_Work instruction_: Search the records below for the string "routing" and copy each line where it turns up.

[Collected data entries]
------------------------------------------------------------------------
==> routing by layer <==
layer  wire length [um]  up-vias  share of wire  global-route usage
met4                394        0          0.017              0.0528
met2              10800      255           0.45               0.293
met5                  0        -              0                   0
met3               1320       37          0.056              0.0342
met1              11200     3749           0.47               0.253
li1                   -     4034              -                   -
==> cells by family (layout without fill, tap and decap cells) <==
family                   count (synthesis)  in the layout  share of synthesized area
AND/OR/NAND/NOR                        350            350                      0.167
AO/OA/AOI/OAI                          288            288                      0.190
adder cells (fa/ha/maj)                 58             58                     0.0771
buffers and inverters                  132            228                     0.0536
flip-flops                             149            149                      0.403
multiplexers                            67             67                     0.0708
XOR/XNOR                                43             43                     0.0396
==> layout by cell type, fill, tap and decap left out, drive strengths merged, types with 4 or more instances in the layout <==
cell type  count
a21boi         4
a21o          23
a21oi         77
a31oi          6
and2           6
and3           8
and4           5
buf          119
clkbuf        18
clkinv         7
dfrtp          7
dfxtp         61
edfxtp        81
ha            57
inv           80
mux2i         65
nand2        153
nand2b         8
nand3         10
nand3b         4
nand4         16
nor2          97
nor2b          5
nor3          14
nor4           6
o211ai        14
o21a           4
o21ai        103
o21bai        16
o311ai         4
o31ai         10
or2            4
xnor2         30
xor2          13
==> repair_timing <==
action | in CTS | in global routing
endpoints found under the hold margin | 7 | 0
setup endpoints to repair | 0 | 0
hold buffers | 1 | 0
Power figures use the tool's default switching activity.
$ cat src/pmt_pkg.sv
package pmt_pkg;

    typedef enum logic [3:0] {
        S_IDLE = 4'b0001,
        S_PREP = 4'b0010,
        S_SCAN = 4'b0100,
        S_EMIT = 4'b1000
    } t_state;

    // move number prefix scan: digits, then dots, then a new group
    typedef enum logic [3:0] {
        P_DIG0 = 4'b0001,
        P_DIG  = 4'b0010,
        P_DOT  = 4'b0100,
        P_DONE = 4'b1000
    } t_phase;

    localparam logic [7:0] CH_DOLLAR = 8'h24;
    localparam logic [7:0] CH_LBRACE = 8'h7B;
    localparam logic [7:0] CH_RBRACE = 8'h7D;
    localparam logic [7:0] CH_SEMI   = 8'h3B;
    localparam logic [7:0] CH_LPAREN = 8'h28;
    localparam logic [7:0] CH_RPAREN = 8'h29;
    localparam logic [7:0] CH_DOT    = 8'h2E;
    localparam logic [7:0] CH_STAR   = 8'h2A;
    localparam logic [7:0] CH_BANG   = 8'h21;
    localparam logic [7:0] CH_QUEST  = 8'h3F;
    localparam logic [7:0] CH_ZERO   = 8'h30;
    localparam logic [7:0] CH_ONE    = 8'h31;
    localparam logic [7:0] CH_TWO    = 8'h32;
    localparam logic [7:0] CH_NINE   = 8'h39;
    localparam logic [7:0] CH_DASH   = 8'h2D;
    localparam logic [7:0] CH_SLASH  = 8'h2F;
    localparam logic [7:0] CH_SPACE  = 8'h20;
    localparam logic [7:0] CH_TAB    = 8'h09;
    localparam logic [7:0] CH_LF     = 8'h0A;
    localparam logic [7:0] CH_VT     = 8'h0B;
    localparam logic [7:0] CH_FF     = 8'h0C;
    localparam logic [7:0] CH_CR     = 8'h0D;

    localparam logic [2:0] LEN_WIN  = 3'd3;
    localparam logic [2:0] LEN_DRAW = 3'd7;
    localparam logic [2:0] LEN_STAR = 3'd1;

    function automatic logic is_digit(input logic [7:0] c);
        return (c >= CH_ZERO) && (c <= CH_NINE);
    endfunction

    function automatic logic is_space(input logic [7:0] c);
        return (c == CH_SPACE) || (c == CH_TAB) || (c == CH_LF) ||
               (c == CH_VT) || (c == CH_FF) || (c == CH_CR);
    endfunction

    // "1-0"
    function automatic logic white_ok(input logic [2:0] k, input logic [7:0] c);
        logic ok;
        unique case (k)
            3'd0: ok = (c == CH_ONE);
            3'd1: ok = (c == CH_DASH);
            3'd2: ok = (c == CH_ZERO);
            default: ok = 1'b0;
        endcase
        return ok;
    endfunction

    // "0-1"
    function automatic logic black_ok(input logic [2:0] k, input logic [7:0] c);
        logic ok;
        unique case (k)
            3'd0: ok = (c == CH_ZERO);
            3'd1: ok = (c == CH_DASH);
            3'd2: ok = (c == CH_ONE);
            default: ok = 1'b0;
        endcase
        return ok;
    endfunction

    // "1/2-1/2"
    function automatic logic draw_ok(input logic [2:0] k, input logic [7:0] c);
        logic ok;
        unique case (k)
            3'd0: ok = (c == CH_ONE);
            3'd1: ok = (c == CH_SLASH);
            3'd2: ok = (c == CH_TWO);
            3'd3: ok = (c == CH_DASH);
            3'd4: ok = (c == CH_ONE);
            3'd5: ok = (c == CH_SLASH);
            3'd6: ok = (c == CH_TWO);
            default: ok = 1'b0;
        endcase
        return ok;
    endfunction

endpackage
------------------------------------------------------------------------
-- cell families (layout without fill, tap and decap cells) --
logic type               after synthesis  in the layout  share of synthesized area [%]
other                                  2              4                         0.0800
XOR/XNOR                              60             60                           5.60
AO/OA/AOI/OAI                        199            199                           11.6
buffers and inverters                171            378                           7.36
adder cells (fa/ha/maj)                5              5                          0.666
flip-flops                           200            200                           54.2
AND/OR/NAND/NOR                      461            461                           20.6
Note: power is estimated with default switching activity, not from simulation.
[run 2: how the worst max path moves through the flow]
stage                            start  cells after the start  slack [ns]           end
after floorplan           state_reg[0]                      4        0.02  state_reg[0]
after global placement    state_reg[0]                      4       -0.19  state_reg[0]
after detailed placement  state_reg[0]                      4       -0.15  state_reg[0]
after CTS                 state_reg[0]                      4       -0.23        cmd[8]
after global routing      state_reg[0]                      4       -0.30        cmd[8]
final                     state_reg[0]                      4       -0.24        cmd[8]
------------------------------------------------------------------------
_Answer to this problem_:
==> routing by layer <==
action | in CTS | in global routing
after global routing      state_reg[0]                      4       -0.30        cmd[8]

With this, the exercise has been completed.